What the exercise asks ->
In the records below, find the line that contains "-- metal layers" and the line that contains "clock inverters,6,0.0149", then retype exactly those two lines and every line between them.

[Data listing — start]

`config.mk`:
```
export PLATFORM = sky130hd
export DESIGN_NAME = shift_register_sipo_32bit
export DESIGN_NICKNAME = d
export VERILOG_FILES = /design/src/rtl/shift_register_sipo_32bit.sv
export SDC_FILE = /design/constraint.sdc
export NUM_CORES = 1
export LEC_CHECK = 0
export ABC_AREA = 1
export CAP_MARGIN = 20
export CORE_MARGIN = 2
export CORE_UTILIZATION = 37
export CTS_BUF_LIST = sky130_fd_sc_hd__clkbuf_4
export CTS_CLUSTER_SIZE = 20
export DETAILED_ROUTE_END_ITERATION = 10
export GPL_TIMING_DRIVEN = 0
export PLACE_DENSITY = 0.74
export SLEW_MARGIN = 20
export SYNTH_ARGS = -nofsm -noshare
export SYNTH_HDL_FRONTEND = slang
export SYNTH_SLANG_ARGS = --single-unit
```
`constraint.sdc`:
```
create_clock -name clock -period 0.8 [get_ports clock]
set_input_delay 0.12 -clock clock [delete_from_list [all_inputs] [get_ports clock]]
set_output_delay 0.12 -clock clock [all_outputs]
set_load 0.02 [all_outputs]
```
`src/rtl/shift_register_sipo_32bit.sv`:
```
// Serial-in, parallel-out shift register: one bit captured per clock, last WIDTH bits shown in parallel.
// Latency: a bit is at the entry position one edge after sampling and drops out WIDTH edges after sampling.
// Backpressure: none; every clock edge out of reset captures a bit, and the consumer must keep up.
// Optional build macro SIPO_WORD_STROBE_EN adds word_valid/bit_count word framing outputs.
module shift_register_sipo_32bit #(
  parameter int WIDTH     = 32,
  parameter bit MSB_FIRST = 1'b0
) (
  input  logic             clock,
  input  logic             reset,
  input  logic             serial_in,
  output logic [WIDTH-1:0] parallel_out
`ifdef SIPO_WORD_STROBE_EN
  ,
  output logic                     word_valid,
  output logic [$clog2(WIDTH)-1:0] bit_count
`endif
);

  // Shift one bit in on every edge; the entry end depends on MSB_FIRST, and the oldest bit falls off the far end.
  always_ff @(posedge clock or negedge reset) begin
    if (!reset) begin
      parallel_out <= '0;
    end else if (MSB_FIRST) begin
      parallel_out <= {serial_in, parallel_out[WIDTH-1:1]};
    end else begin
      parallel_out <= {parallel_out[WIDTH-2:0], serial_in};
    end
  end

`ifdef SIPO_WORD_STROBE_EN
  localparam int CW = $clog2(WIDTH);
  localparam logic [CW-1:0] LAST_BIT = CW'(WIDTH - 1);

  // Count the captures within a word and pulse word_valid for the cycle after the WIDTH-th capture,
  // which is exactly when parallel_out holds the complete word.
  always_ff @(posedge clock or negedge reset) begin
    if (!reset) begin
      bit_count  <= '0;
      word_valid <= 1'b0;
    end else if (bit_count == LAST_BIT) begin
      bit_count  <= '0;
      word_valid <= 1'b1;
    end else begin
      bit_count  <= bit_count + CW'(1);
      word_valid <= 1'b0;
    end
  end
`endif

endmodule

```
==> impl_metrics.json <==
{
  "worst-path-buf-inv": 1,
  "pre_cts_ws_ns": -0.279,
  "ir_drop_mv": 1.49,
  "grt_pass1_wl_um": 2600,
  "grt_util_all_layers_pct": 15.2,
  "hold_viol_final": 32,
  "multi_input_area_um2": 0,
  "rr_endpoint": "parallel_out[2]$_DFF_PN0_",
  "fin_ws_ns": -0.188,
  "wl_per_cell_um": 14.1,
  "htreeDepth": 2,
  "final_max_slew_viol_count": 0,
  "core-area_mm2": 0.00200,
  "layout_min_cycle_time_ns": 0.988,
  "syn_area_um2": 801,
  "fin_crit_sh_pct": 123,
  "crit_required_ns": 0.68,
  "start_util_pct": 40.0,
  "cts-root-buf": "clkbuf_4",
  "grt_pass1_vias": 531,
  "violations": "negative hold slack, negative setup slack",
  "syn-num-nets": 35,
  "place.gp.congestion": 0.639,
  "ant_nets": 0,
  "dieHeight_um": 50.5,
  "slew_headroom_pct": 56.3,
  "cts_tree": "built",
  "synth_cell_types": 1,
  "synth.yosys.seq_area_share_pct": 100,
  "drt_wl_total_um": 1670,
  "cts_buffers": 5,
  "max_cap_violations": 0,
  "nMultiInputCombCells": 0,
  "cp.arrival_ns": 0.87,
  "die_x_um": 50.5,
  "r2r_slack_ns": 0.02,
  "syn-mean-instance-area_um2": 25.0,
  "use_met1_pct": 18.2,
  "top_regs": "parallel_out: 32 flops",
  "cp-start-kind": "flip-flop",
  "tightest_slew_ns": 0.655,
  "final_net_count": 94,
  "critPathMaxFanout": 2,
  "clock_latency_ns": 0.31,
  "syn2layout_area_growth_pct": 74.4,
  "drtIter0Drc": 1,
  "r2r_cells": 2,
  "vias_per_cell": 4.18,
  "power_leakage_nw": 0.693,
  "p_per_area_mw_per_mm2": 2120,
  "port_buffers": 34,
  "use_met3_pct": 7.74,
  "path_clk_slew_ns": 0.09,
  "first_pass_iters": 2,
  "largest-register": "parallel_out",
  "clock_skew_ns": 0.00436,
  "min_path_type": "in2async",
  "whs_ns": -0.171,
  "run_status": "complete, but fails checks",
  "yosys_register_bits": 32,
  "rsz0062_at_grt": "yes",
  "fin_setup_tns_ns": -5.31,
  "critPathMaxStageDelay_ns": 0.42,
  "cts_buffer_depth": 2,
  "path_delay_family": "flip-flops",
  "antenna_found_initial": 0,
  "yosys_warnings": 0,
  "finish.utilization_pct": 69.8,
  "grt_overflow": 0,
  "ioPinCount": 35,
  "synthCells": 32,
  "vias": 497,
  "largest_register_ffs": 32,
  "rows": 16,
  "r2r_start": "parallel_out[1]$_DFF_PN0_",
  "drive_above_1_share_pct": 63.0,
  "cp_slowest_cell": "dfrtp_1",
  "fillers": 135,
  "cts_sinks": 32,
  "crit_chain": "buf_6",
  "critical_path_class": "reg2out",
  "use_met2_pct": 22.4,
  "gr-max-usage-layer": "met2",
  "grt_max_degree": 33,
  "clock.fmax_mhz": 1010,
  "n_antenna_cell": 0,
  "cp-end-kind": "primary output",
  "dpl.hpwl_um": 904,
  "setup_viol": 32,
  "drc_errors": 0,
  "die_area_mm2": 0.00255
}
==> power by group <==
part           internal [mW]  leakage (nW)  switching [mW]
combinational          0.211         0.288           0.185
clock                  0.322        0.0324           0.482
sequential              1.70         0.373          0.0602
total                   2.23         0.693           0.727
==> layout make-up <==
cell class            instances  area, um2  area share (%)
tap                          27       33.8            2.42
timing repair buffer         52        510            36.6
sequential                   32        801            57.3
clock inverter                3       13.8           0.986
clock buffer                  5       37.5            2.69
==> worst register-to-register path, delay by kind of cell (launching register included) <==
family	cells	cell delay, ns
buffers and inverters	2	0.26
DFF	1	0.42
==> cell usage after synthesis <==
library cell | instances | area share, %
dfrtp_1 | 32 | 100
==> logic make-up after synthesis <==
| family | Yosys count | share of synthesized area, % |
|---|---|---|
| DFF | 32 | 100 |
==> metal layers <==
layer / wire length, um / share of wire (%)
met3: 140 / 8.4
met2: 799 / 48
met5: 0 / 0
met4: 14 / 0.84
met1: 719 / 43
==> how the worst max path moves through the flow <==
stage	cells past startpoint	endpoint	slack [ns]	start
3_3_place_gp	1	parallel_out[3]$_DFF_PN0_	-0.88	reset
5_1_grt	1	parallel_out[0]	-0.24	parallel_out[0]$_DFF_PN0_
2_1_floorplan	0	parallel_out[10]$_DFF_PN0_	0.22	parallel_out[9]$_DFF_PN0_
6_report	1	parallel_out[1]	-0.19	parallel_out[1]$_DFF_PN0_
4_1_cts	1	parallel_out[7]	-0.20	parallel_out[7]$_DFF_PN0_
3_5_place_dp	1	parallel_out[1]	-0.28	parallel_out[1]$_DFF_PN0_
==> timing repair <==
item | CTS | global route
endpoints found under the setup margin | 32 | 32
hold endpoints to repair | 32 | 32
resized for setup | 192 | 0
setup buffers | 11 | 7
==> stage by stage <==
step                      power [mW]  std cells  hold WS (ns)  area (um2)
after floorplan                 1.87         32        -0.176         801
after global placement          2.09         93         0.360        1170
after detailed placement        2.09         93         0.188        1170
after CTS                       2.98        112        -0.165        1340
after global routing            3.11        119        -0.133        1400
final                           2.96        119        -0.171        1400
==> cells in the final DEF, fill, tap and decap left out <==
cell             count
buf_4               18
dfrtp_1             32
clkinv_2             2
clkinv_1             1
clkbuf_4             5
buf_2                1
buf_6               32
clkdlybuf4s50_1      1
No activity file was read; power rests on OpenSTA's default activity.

[Data listing — finish]
[Data listing — start]

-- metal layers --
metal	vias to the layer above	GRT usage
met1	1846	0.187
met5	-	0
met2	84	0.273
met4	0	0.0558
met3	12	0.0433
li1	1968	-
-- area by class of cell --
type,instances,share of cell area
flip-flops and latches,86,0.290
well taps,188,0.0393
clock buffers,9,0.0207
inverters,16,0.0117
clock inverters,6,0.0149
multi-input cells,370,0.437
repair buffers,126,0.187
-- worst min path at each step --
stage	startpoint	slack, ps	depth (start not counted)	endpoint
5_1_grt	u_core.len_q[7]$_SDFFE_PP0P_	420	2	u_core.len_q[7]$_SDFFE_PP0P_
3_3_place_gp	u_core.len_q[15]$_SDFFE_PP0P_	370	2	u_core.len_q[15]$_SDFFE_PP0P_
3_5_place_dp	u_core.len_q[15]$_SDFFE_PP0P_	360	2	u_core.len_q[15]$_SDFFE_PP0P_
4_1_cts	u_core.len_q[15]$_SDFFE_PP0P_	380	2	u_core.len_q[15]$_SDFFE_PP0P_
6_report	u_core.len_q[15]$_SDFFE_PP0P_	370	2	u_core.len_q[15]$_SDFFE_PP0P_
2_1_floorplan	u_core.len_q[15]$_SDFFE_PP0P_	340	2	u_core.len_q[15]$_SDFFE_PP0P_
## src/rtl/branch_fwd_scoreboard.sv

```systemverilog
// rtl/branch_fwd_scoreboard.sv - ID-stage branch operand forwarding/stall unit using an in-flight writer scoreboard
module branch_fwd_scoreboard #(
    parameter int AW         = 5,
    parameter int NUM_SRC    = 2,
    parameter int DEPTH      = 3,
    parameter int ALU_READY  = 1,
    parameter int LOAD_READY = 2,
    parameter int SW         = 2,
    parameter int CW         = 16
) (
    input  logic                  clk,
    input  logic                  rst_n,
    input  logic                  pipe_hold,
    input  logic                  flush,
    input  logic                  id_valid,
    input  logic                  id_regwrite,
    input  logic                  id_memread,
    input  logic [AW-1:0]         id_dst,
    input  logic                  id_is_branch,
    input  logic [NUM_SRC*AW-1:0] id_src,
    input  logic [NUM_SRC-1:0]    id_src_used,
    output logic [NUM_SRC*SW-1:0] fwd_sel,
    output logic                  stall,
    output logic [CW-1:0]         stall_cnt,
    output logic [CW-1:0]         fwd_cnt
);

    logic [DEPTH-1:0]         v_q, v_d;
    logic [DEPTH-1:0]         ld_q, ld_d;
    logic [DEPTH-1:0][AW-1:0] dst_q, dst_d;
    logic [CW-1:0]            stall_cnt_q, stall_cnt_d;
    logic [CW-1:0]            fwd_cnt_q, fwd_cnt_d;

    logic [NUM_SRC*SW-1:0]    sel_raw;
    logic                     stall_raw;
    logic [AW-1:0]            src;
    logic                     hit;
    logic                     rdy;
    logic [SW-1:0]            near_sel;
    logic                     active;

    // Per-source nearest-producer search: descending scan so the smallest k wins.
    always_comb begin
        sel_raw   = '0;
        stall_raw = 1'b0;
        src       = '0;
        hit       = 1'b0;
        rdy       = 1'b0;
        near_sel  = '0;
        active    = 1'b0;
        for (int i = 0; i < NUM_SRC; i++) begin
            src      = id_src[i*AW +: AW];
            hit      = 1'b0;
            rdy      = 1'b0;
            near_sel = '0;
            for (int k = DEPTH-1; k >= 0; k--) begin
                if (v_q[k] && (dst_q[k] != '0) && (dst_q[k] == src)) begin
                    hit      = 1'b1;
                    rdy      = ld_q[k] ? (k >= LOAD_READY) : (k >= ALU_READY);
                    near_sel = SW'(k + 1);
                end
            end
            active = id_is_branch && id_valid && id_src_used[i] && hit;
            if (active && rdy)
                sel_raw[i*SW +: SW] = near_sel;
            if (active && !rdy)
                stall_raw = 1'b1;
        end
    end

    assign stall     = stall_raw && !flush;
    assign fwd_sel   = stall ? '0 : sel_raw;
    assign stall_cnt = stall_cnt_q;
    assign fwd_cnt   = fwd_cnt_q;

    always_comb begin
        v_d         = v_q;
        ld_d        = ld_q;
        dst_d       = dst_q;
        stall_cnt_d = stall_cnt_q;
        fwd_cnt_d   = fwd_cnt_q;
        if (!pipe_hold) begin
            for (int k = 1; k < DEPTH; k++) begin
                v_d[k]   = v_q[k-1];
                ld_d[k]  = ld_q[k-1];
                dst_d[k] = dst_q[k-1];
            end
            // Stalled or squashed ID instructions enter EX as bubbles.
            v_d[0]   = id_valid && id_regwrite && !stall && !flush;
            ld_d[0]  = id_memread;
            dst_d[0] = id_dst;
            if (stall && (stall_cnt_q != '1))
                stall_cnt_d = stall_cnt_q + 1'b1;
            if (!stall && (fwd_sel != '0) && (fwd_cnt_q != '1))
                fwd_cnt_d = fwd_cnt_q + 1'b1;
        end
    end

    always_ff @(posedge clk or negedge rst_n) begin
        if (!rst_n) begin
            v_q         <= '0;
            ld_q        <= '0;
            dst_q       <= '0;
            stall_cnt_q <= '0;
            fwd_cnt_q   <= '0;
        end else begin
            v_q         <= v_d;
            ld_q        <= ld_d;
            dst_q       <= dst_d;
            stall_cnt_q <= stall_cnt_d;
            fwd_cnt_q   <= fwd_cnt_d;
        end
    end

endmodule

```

[Data listing — finish]

Written reply ->
-- metal layers --
metal	vias to the layer above	GRT usage
met1	1846	0.187
met5	-	0
met2	84	0.273
met4	0	0.0558
met3	12	0.0433
li1	1968	-
-- area by class of cell --
type,instances,share of cell area
flip-flops and latches,86,0.290
well taps,188,0.0393
clock buffers,9,0.0207
inverters,16,0.0117
clock inverters,6,0.0149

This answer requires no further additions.